Develop a violence prevention and response plan. While most campuses have one, it needs to be fine-tuned on a regular basis. A sound plan outlines how all members of the community can identify and respond to students in distress, lists resources and services, offers advice about managing acute threats, and presents an emergency response plan. It should reflect specific campus needs using approaches supported by research. It requires a leadership team and ongoing discussion and education around campus.

Increase community and campus coordination. With more students living off-campus and community residents employed by the college, “town-gown” boundaries are increasingly permeable. Communication and coordination between campus and community authorities must be similarly open. More cities should follow the example of police officials in the Boston area who met recently with representatives from 19 local colleges to focus on ways to improve communication and security.

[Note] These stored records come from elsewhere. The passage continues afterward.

File: config.mk
export PLATFORM = sky130hd
export DESIGN_NAME = wb_arbiter
export DESIGN_NICKNAME = d
export VERILOG_FILES = /design/src/rtl/wb_arbiter_pkg.sv /design/src/rtl/wb_arbiter_mux2_1.sv /design/src/rtl/wb_arbiter.sv
export SDC_FILE = /design/constraint.sdc
export NUM_CORES = 1
export LEC_CHECK = 0
export CAP_MARGIN = 0
export CORE_MARGIN = 1
export CORE_UTILIZATION = 30
export DETAILED_ROUTE_END_ITERATION = 8
export GPL_TIMING_DRIVEN = 0
export HOLD_SLACK_MARGIN = 0.02
export RECOVER_POWER = 100
export SLEW_MARGIN = 5
export SYNTH_ARGS = -nofsm -noshare
export SYNTH_HDL_FRONTEND = slang
export SYNTH_HIERARCHICAL = 1
export SYNTH_SLANG_ARGS = --single-unit
export TNS_END_PERCENT = 20
File: constraint.sdc
create_clock -name clk -period 1.9 [get_ports clk]
set_input_delay 0.285 -clock clk [delete_from_list [all_inputs] [get_ports clk]]
set_output_delay 0.285 -clock clk [all_outputs]
set_load 0.02 [all_outputs]
File: src/rtl/wb_arbiter_pkg.sv
// Shared widths, state encodings and source codes for the writeback arbiter.
package wb_arbiter_pkg;

    localparam int DATA_W  = 19;
    localparam int RADDR_W = 4;
    localparam int CNT_W   = 8;

    typedef enum logic [1:0] {
        IDLE  = 2'b00,
        OWN_A = 2'b01,
        OWN_B = 2'b10
    } state_t;

    localparam logic SRC_A = 1'b0;
    localparam logic SRC_B = 1'b1;

endpackage

File: src/rtl/wb_arbiter_mux2_1.sv
// 2:1 data mux selecting the granted requester's result word (sel=1 picks b).
module wb_arbiter_mux2_1
    import wb_arbiter_pkg::*;
(
    input  logic [DATA_W-1:0] a,
    input  logic [DATA_W-1:0] b,
    input  logic              sel,
    output logic [DATA_W-1:0] y
);

    assign y = sel ? b : a;

endmodule

File: src/rtl/wb_arbiter.sv
// Two-requester writeback arbiter with round-robin or fixed priority, sticky
// ownership via lock, idle timeout on the owner, and a registered write port.
//
//  state | meaning
//  IDLE  | no owner; arbitrate between valid requesters
//  OWN_A | A holds the port after a locked beat; B is blocked
//  OWN_B | B holds the port after a locked beat; A is blocked
module wb_arbiter
    import wb_arbiter_pkg::*;
#(
    parameter int PRIORITY_MODE = 0,
    parameter int MAX_LOCK      = 8
) (
    input  logic               clk,
    input  logic               rst_n,
    input  logic               a_valid,
    input  logic               b_valid,
    output logic               a_ready,
    output logic               b_ready,
    input  logic [DATA_W-1:0]  a_data,
    input  logic [DATA_W-1:0]  b_data,
    input  logic [RADDR_W-1:0] a_addr,
    input  logic [RADDR_W-1:0] b_addr,
    input  logic               a_lock,
    input  logic               b_lock,
    input  logic               stall,
    output logic               wb_valid,
    output logic [DATA_W-1:0]  wb_data,
    output logic [RADDR_W-1:0] wb_addr,
    output logic               wb_src,
    output logic               lock_err
);

    state_t             state, state_nxt;
    logic               last_grant, last_nxt;
    logic [CNT_W-1:0]   cnt, cnt_nxt;
    logic               grant_a, grant_b;
    logic               xfer, xfer_lock;
    logic [DATA_W-1:0]  mux_data;

    always_comb begin
        grant_a   = 1'b0;
        grant_b   = 1'b0;
        state_nxt = state;
        cnt_nxt   = cnt;
        last_nxt  = last_grant;
        lock_err  = 1'b0;

        case (state)
            IDLE: begin
                if (a_valid && !b_valid) begin
                    grant_a = 1'b1;
                end else if (!a_valid && b_valid) begin
                    grant_b = 1'b1;
                end else if (a_valid && b_valid) begin
                    if (PRIORITY_MODE == 1 || last_grant == SRC_B) grant_a = 1'b1;
                    else                                           grant_b = 1'b1;
                end
            end
            OWN_A:   grant_a = 1'b1;
            OWN_B:   grant_b = 1'b1;
            default: state_nxt = IDLE;
        endcase

        a_ready   = rst_n && grant_a && a_valid && !stall;
        b_ready   = rst_n && grant_b && b_valid && !stall;
        xfer      = a_ready || b_ready;
        xfer_lock = a_ready ? a_lock : b_lock;

        if (xfer) begin
            last_nxt  = b_ready;
            cnt_nxt   = '0;
            state_nxt = xfer_lock ? (a_ready ? OWN_A : OWN_B) : IDLE;
        end else if (!stall && (state == OWN_A || state == OWN_B)) begin
            // No transfer while owning and not stalled means the owner was idle.
            // lock_err flags the idle cycle that triggers the release.
            if (cnt == CNT_W'(MAX_LOCK - 1)) begin
                lock_err  = rst_n;
                state_nxt = IDLE;
                cnt_nxt   = '0;
            end else begin
                cnt_nxt = cnt + CNT_W'(1);
            end
        end
    end

    wb_arbiter_mux2_1 u_mux (
        .a   (a_data),
        .b   (b_data),
        .sel (grant_b),
        .y   (mux_data)
    );

    always_ff @(posedge clk) begin
        if (!rst_n) begin
            state      <= IDLE;
            last_grant <= SRC_B;
            cnt        <= '0;
            wb_valid   <= 1'b0;
            wb_data    <= '0;
            wb_addr    <= '0;
            wb_src     <= SRC_A;
        end else begin
            state      <= state_nxt;
            last_grant <= last_nxt;
            cnt        <= cnt_nxt;
            if (!stall) begin
                wb_valid <= xfer;
                if (xfer) begin
                    wb_data <= mux_data;
                    wb_addr <= b_ready ? b_addr : a_addr;
                    wb_src  <= b_ready;
                end
            end
        end
    end

endmodule

==> metrics, run 1 <==
Distinct cells, synth=39; WL/cell=12.5 um; IR drop worst, VDD=0.244 mV; fin crit share=107%; Setup-failing EPs final=2; Ports=81; status=finished with violations; dpl hpwl=3340 um; total track usage=14.8%; number of clock sinks=36; Yosys reg bits=36; clk_lat worst skew=0.29 ns; CP max FO=4; syn_area_per_cell=9.29 um2; # H-tree levels=2; Tightest Pin Transition=0.419 ns; clock skew=0.00518 ns; Final Hold Slack=0.374 ns; die footprint=6550 um2; # diodes=0; Post-synth EDFFs=0; Vias=1700; CTS buffer count=5; relative slew slack=72.1%; HP Class=primary input to flop; asr flop ratio synth=0%; Startpoint Class=flop; maxcap violations=0; setup ws final=-0.133 ns; row count=28; internal power=1370 uW; initial DRC count=89; Area Overhead vs Synth=59.9%; Critical Path, Cell by Cell=or4_4 -> or3_4 -> nor2_4 -> buf_6; placed cell areas=2750 um2; crit path DAT=1.75 ns; slowest cell on the critical path=or4_4; max-slew violations=0; GP Congestion=0.757; Die X=80.9 um; fin cells=373; Setup WS pre-CTS=-0.581 ns; largest net degree at the start of global routing=11; CTS tree=done; ANT nets after route=0; Mapped Cells=201; Syn Nets=259; Hold Path End=wb_data[1]; Buf/Inv on CP=1; Synth Flop Type=dfxtp_1; Leak=0.00123 uW; input/output buffers=79; FF-to-FF Start=state[0]; crit-path leading delay family=simple AND/OR/NAND/NOR gates; FILL cells=602; Psw=475 uW; fin area=2990 um2; DIE HEIGHT=80.9 um; hold path start=rst_n; Initial Util=31.4%; Crit. End Element=output port; Root Buffer=clkbuf_8; final hold vios=0; CP required=1.62 ns; synthesized cell area=1870 um2; Final nets=355; total gr overflow=0; Pre-Repair DR Iteration Count=4; post-DR vias/cell=4.56; r2r worst-path depth=9; layout cells sized above 1=19.8%; first-pass GRT wire length=7410 um; clock power share=30.7%; WL final=4660 um; clock slew at reported path FFs=0.07 ns; Util after Layout=50.2%; f_max=492 MHz; RR Endpoint=wb_data[11]; Reg2Reg Setup Slack=0.09 ns; Crit Path Class=flop to output port; Cells after DPL=355; RSZ-0062 raised after global routing=true; synth warn=6; Flop pwr share=43.6%; initial antenna violation count=0; post-synthesis sequential area ratio=38.6%; Residual DRC=0; failing checks=setup timing; worst hold stages=2; CP max stage delay=0.50 ns; power density over the cells=616 nW/um2; vias in the first global route=1587; switching share of total power=25.8%; clock buffer depth=2; Tmin final=2.03 ns; combinational cell fraction of total power=25.7%; core footprint=5960 um2
worst reg2reg max path, stage by stage (launching register included):
cell	delay, ns
dfxtp_1	0.31
inv_1	0.13
ha_4	0.19
a21boi_4	0.18
a21o_1	0.14
buf_6	0.16
clkbuf_16	0.17
mux2_4	0.29
nand2_1	0.05
a21boi_0	0.07
state kept, by name, indices dropped and copies added, names as in the netlist:
| signal | count |
|---|---|
| last_grant | 1 |
| wb_src | 1 |
| wb_valid | 1 |
| wb_data | 19 |
| cnt | 8 |
| state | 2 |
| wb_addr | 4 |
logic make-up (layout without fill, tap and decap cells):
group,count (synthesis),in the layout,share of synthesized area (%)
buffers and inverters,15,112,5.36
adder cells (fa/ha/maj),5,5,3.35
multiplexers,24,24,16.1
AND/OR/NAND/NOR,71,71,17.1
flip-flops,36,36,38.6
AO/OA/AOI/OAI,43,43,16.2
XOR/XNOR,7,7,3.28
synth_stat cells (2+ instances only):
master     n  area, um2
nand2_1   43        161
dfxtp_1   36        721
a21boi_0  19        143
nor2_1    13       48.8
mux2_4    10        150
mux2_2     9        101
a21oi_1    7       35.0
o21ai_0    7       35.0
inv_1      6       22.5
ha_1       5       62.6
mux2i_1    5       50.1
xnor2_1    5       43.8
buf_4      3       22.5
buf_6      2       22.5
clkbuf_1   2       7.51
nand2b_1   2       12.5
nand3_1    2       10.0
nor2b_1    2       12.5
o21ai_1    2       10.0
xor2_1     2       17.5
what timing repair did:
action                                  4_1_cts  5_1_grt
gates resized for setup                      23        9
pin swaps                                     1        1
endpoints found under the setup margin       15       15
buffers inserted                              1        8
hold buffers                                  0        0
cloned                                        0        1
area by class of cell:
class / count / area, um2 / area share [%]
repair buffers: 89 / 885 / 29.6
plain buffers: 9 / 77.6 / 2.60
flip-flops and latches: 36 / 727 / 24.3
well taps: 75 / 93.8 / 3.14
multi-input cells: 150 / 1090 / 36.6
inverters: 6 / 22.5 / 0.754
clock buffers: 8 / 90.1 / 3.02
stage by stage:
stage	power [uW]	setup TNS, ns
final	1840	-0.144
after global routing	1930	-0.620
after CTS	1850	-0.151
after detailed placement	1270	-4.72
after global placement	1260	-4.26
after floorplan	1060	0
worst max-delay path by stage:
| stage | startpoint | endpoint | slack [ns] | depth (start not counted) |
|---|---|---|---|---|
| after global placement | stall | lock_err | -0.59 | 5 |
| after global routing | cnt[3] | lock_err | -0.19 | 4 |
| after detailed placement | stall | lock_err | -0.58 | 5 |
| final | cnt[3] | lock_err | -0.13 | 4 |
| after CTS | cnt[3] | lock_err | -0.15 | 4 |
| after floorplan | state[0] | wb_data[10] | 0.08 | 9 |
layer usage:
| metal | GRT usage, % | vias up | share of wire [%] |
|---|---|---|---|
| li1 | - | 871 | - |
| met1 | 18.6 | 776 | 45 |
| met2 | 24.7 | 46 | 48 |
| met3 | 3.48 | 7 | 5.5 |
| met4 | 5.36 | 0 | 1.5 |
| met5 | 0 | - | 0 |
power by group through the flow:
stage | registers (uW) | logic, uW | clock network, uW
detailed placement | 822 | 446 | 0
CTS | 806 | 459 | 588
floorplan | 858 | 200 | 0
global placement | 821 | 444 | 0
global route | 807 | 511 | 616
finish | 803 | 473 | 565
cell usage in the layout, fill, tap and decap left out, types with 7 or more instances in the layout:
cell type / Yosys / routed
a21boi_0: 19 / 18
a21oi_1: 7 / 7
buf_4: 3 / 11
clkdlybuf4s50_1: 0 / 49
dfxtp_1: 36 / 33
dlygate4sd3_1: 0 / 25
mux2_2: 9 / 9
mux2_4: 10 / 10
nand2_1: 43 / 43
nor2_1: 13 / 12
o21ai_0: 7 / 7
No activity file was read; power rests on OpenSTA's default activity.
==> run 2, diff against run 1 <==
--- a/config.mk
+++ b/config.mk
@@ -12,6 +12,7 @@
 export GPL_TIMING_DRIVEN = 0
 export HOLD_SLACK_MARGIN = 0.02
 export RECOVER_POWER = 100
+export SKIP_CTS_REPAIR_TIMING = 1
 export SLEW_MARGIN = 5
 export SYNTH_ARGS = -nofsm -noshare
 export SYNTH_HDL_FRONTEND = slang
==> run 2 against run 1 <==
The run still ends with setup timing left. Maximum frequency hardly changed. Combinational power hardly changed. Final cell count is 0.54% higher. Global-route usage is 0.45 points lower. Non-clock buffer count is 2 higher. Flip-flop and latch count stayed put. Critical path depth stayed put. Routed wire length is 1.7% lower. Hold slack worse by 0.0082 ns. Design area is 0.59% higher.
==> metrics, run 2 (same netlist as run 1, synthesis figures left out) <==
commonest non-fill, non-tap cell in the layout=clkdlybuf4s50_1 (unchanged); Root Buffer=clkbuf_8 (unchanged); Flop pwr share=43.8% (was 43.6%); Startpoint Class=flop (unchanged); Crit Path Class=flop to output port (unchanged); crit path DAT=1.75 ns (about the same); DIE HEIGHT=80.9 um (unchanged); CTS buffer count=5 (unchanged); first-pass GRT wire length=7200 um (was 7410 um); WL final=4580 um (was 4660 um); layout cells sized above 1=21.3% (was 19.8%); row count=28 (unchanged); initial antenna violation count=0 (unchanged); dpl hpwl=3340 um (unchanged); fin crit share=107% (about the same); Die X=80.9 um (unchanged); CP max FO=4 (unchanged); max-slew violations=0 (unchanged); final hold vios=0 (unchanged); CP required=1.62 ns (about the same); clock power share=30.7% (about the same); # diodes=0 (unchanged); setup ws final=-0.134 ns (was -0.133 ns); switching share of total power=25.8% (about the same); CP Launch Point=cnt[3] (unchanged); failing checks=setup timing (unchanged); Cells after DPL=355 (unchanged); RR Endpoint=wb_data[8] (was wb_data[11]); f_max=492 MHz (about the same); Initial Util=31.4% (unchanged); Worst setup endpoint=lock_err (unchanged); die footprint=6550 um2 (unchanged); # H-tree levels=2 (unchanged); Multi-input gate area=1110 um2 (was 1090 um2); CTS tree=done (unchanged); relative slew slack=72.0% (was 72.1%); area occupied by registers=727 um2 (unchanged); clock slew at reported path FFs=0.07 ns (about the same); ANT nets after route=0 (unchanged); power density over the cells=611 nW/um2 (was 616 nW/um2); fin cells=375 (was 373); Vias=1706 (was 1700); Most flops, register=wb_data (unchanged); clk_lat worst skew=0.28 ns (was 0.29 ns); clock buffer depth=2 (unchanged); setup TNS=-0.134 ns (was -0.144 ns); Tmin final=2.03 ns (about the same); input/output buffers=79 (unchanged); total track usage=14.4% (was 14.8%); total power=1840 uW (about the same); FF-to-FF Start=state[1] (was state[0]); vias in the first global route=1560 (was 1587); initial DRC count=75 (was 89); Tightest Pin Transition=0.421 ns (was 0.419 ns); GP Congestion=0.757 (unchanged); Pre-Repair DR Iteration Count=4 (unchanged); Setup-failing EPs final=1 (was 2); Psw=473 uW (was 475 uW); WL/cell=12.2 um (was 12.5 um); Util after Layout=50.5% (was 50.2%); Residual DRC=0 (unchanged); HP Class=primary input to flop (unchanged); FILL cells=598 (was 602); Area Overhead vs Synth=60.9% (was 59.9%); IR drop worst, VDD=0.245 mV (was 0.244 mV); r2r worst-path depth=9 (unchanged); Ports=81 (unchanged); post-DR vias/cell=4.55 (was 4.56); maxcap violations=0 (unchanged); status=finished with violations (unchanged); Crit. End Element=output port (unchanged); Reg2Reg Setup Slack=0.09 ns (about the same); total gr overflow=0 (unchanged); Setup WS pre-CTS=-0.581 ns (unchanged); number of clock sinks=36 (unchanged); RSZ-0062 raised after global routing=true (unchanged); max reg flops=19 (unchanged); Leak=0.00124 uW (was 0.00123 uW); core footprint=5960 um2 (unchanged); biggest regs=wb_data: 19 flops, cnt: 8 flops, wb_addr: 4 flops (unchanged); internal power=1360 uW (was 1370 uW); clock skew=0.00496 ns (was 0.00518 ns); most frequent cells in the layout=clkdlybuf4s50_1, nand2_1, dfxtp_1 (unchanged); combinational cell fraction of total power=25.6% (was 25.7%); largest net degree at the start of global routing=11 (unchanged); Final nets=357 (was 355)
run 2: cell count changes in the layout (fill, tap and decap cells not counted), sizes merged:
| cell | previous run | this run |
|---|---|---|
| buf | 16 | 21 |
| clkdlybuf4s15 | 2 | 0 |
| clkbuf | 12 | 11 |
| dlygate4sd2 | 1 | 0 |
| dlygate4sd3 | 25 | 26 |
run 2: worst min path at each step:
stage | cells after the start | start | slack (ns) | endpoint
detailed placement | 2 | wb_data[9] | 0.45 | wb_data[9]
CTS | 2 | rst_n | 0.37 | wb_data[2]
floorplan | 1 | a_lock | 0.40 | state[0]
global placement | 2 | wb_data[9] | 0.44 | wb_data[9]
global route | 2 | rst_n | 0.36 | wb_data[4]
finish | 2 | rst_n | 0.37 | wb_data[2]
run 2: critical path, cell delays in order (launching register included):
cell     delay [ns]
dfxtp_4        0.36
or4_4          0.50
or3_4          0.40
nor2_4         0.09
buf_6          0.12
run 2: cell type report:
type,instances,share of cell area (%)
timing repair buffer,91,29.3
clock buffer,8,3.00
sequential,36,24.2
multi-input combinational,150,37.1
buffer,9,2.58
tap,75,3.12
inverter,6,0.749
run 2: layer usage:
| metal | part of all wire (%) | up-vias | global-route usage, % |
|---|---|---|---|
| li1 | - | 873 | - |
| met1 | 45 | 780 | 18.0 |
| met2 | 48 | 46 | 23.9 |
| met3 | 5.5 | 7 | 3.48 |
| met4 | 1.5 | 0 | 5.36 |
| met5 | 0 | - | 0 |
run 2: metrics by stage:
step	instance area [um2]	hold slack (ns)
6_report	3010	0.366
5_1_grt	3010	0.363
3_5_place_dp	2750	0.454
2_1_floorplan	1870	0.402
3_3_place_gp	2750	0.443
4_1_cts	2840	0.365
run 2: power groups by stage:
stage	logic (uW)	registers, uW	clock network [uW]
5_1_grt	508	807	616
6_report	470	803	563
3_3_place_gp	444	821	0
3_5_place_dp	446	822	0
4_1_cts	447	805	588
2_1_floorplan	200	858	0
==> run 3, diff against run 2 <==
--- a/config.mk
+++ b/config.mk
@@ -12,6 +12,7 @@
 export GPL_TIMING_DRIVEN = 0
 export HOLD_SLACK_MARGIN = 0.02
 export RECOVER_POWER = 100
+export REMOVE_ABC_BUFFERS = 1
 export SKIP_CTS_REPAIR_TIMING = 1
 export SLEW_MARGIN = 5
 export SYNTH_ARGS = -nofsm -noshare
==> run 3 against run 2 <==
The run still ends with setup timing left. Critical path type unchanged. First-iteration DRC count decreased by 69%. Hold slack improved by 0.073 ns. Non-clock buffer count decreased by 10. Worst setup slack got worse by 0.014 ns. Global-route usage increased by 0.091 points. Sequential share of layout area increased by 0.26 points. Final cell count decreased by 2.4%. Sequential power about the same. Via count decreased by 1.7%.
==> metrics, run 3 (same netlist as run 1, synthesis figures left out) <==
GP Congestion=0.760 (was 0.757); Tightest Pin Transition=0.578 ns (was 0.421 ns); layout cells sized above 1=19.9% (was 21.3%); area occupied by registers=726 um2 (was 727 um2); post-DR vias/cell=4.58 (was 4.55); commonest non-fill, non-tap cell in the layout=clkdlybuf4s50_1 (unchanged); HP Class=primary input to flop (unchanged); Crit Path Class=flop to output port (unchanged); CP max FO=5 (was 4); fin crit share=108% (was 107%); clock slew at reported path FFs=0.07 ns (about the same); vias in the first global route=1622 (was 1560); initial antenna violation count=0 (unchanged); DIE HEIGHT=80.9 um (unchanged); Residual DRC=0 (unchanged); f_max=488 MHz (was 492 MHz); most frequent cells in the layout=clkdlybuf4s50_1, nand2_1, dfxtp_1 (unchanged); max-slew violations=0 (unchanged); # H-tree levels=2 (unchanged); placed cell areas=2690 um2 (was 2750 um2); CP required=1.62 ns (about the same); maxcap violations=0 (unchanged); CTS tree=done (unchanged); max reg flops=19 (unchanged); FILL cells=601 (was 598); setup ws final=-0.148 ns (was -0.134 ns); first-pass GRT wire length=7280 um (was 7200 um); WL/cell=12.6 um (was 12.2 um); ANT nets after route=0 (unchanged); crit path DAT=1.76 ns (was 1.75 ns); total track usage=14.5% (was 14.4%); core footprint=5960 um2 (unchanged); CP Launch Point=cnt[3] (unchanged); fin cells=366 (was 375); Leak=0.00119 uW (was 0.00124 uW); clock skew=0.00560 ns (was 0.00496 ns); IR drop worst, VDD=0.318 mV (was 0.245 mV); largest net degree at the start of global routing=29 (was 11); dpl hpwl=3110 um (was 3340 um); crit-path leading delay family=simple AND/OR/NAND/NOR gates (unchanged); failing checks=setup timing (unchanged); Most flops, register=wb_data (unchanged); Util after Layout=49.8% (was 50.5%); total gr overflow=0 (unchanged); WL final=4630 um (was 4580 um); clock buffer depth=2 (unchanged); fin area=2970 um2 (was 3010 um2); Critical Path, Cell by Cell=or4_4 -> or3_4 -> nor2_4 -> buf_6 (unchanged); row count=28 (unchanged); biggest regs=wb_data: 19 flops, cnt: 8 flops, wb_addr: 4 flops (unchanged); clk_lat worst skew=0.28 ns (about the same); RSZ-0062 raised after global routing=true (unchanged); CTS buffer count=5 (unchanged); power density over the cells=614 nW/um2 (was 611 nW/um2); Setup-failing EPs final=1 (unchanged); relative slew slack=61.2% (was 72.0%); Cells after DPL=347 (was 355); Multi-input gate area=1160 um2 (was 1110 um2); Startpoint Class=flop (unchanged); Root Buffer=clkbuf_8 (unchanged); final hold vios=0 (unchanged); FF-to-FF Start=state[0] (was state[1]); Buf/Inv on CP=1 (unchanged); input/output buffers=80 (was 79); initial DRC count=23 (was 75); Tmin final=2.05 ns (was 2.03 ns); Area Overhead vs Synth=58.9% (was 60.9%); Final nets=348 (was 357); Vias=1677 (was 1706); hold path start=rst_n (unchanged); Crit. End Element=output port (unchanged); Die X=80.9 um (unchanged); number of clock sinks=36 (unchanged); status=finished with violations (unchanged); Initial Util=31.4% (unchanged); # diodes=0 (unchanged); Ports=81 (unchanged); Pre-Repair DR Iteration Count=2 (was 4); setup TNS=-0.148 ns (was -0.134 ns); Setup WS pre-CTS=-1.08 ns (was -0.581 ns); slowest cell on the critical path=or4_4 (unchanged); die footprint=6550 um2 (unchanged); CP max stage delay=0.50 ns (about the same)
run 3: power breakdown:
group	leakage, uW	switching (uW)	internal [uW]
sequential	0.000294	16.1	787
clock	0.0000455	261	296
combinational	0.000854	195	267
total	0.00119	472	1350
run 3: worst paths after layout:
path	to	slack, ns	cells after the start
worst min register to register	wb_data[9]	0.46	2
worst max-delay path	lock_err	-0.15	4
worst min-delay path	last_grant	0.44	2
worst max register to register	wb_data[4]	0	6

Create a crisis management team. A permanent, centralized committee should be established to receive and process concerns about students in distress or showing troubling behavior. These teams comprised of administrators, clinical staff, and campus security personnel share information and navigate tricky decisions about how to respond to students who may hurt themselves or others. Many campuses feel hamstrung in their response to troubled students; this team can help balance the health and safety of individuals with that of the student body. Importantly, this group can clarify what actions are appropriate and legally sound.

Identify and publicize behaviors of concern. Some campuses have convened a group of staff, faculty, and students to agree upon a list of worrisome behaviors (e.g., a dramatic change in appearance, a change in personality, continued absenteeism or tardiness, extreme bigotry). Once these are identified, campuses can produce educational materials to inform the college community, providing a framework for people to take action.

Strengthen student assistance programs. Student assistance, violence prevention, mental health promotion, and wellness can and should be under a central student affairs officer that reports directly to the highest ranking student affairs official. Currently, mental health providers at many large institutions report up through the mental health services administration, with no direct oversight by a dean or vice president.

College presidents who make this a priority will witness changes on their campuses. If we assess what is in place and make the needed improvements, we can create safer, healthier institutions where students can learn and grow—can truly thrive—and places where students in trouble can find the support they need.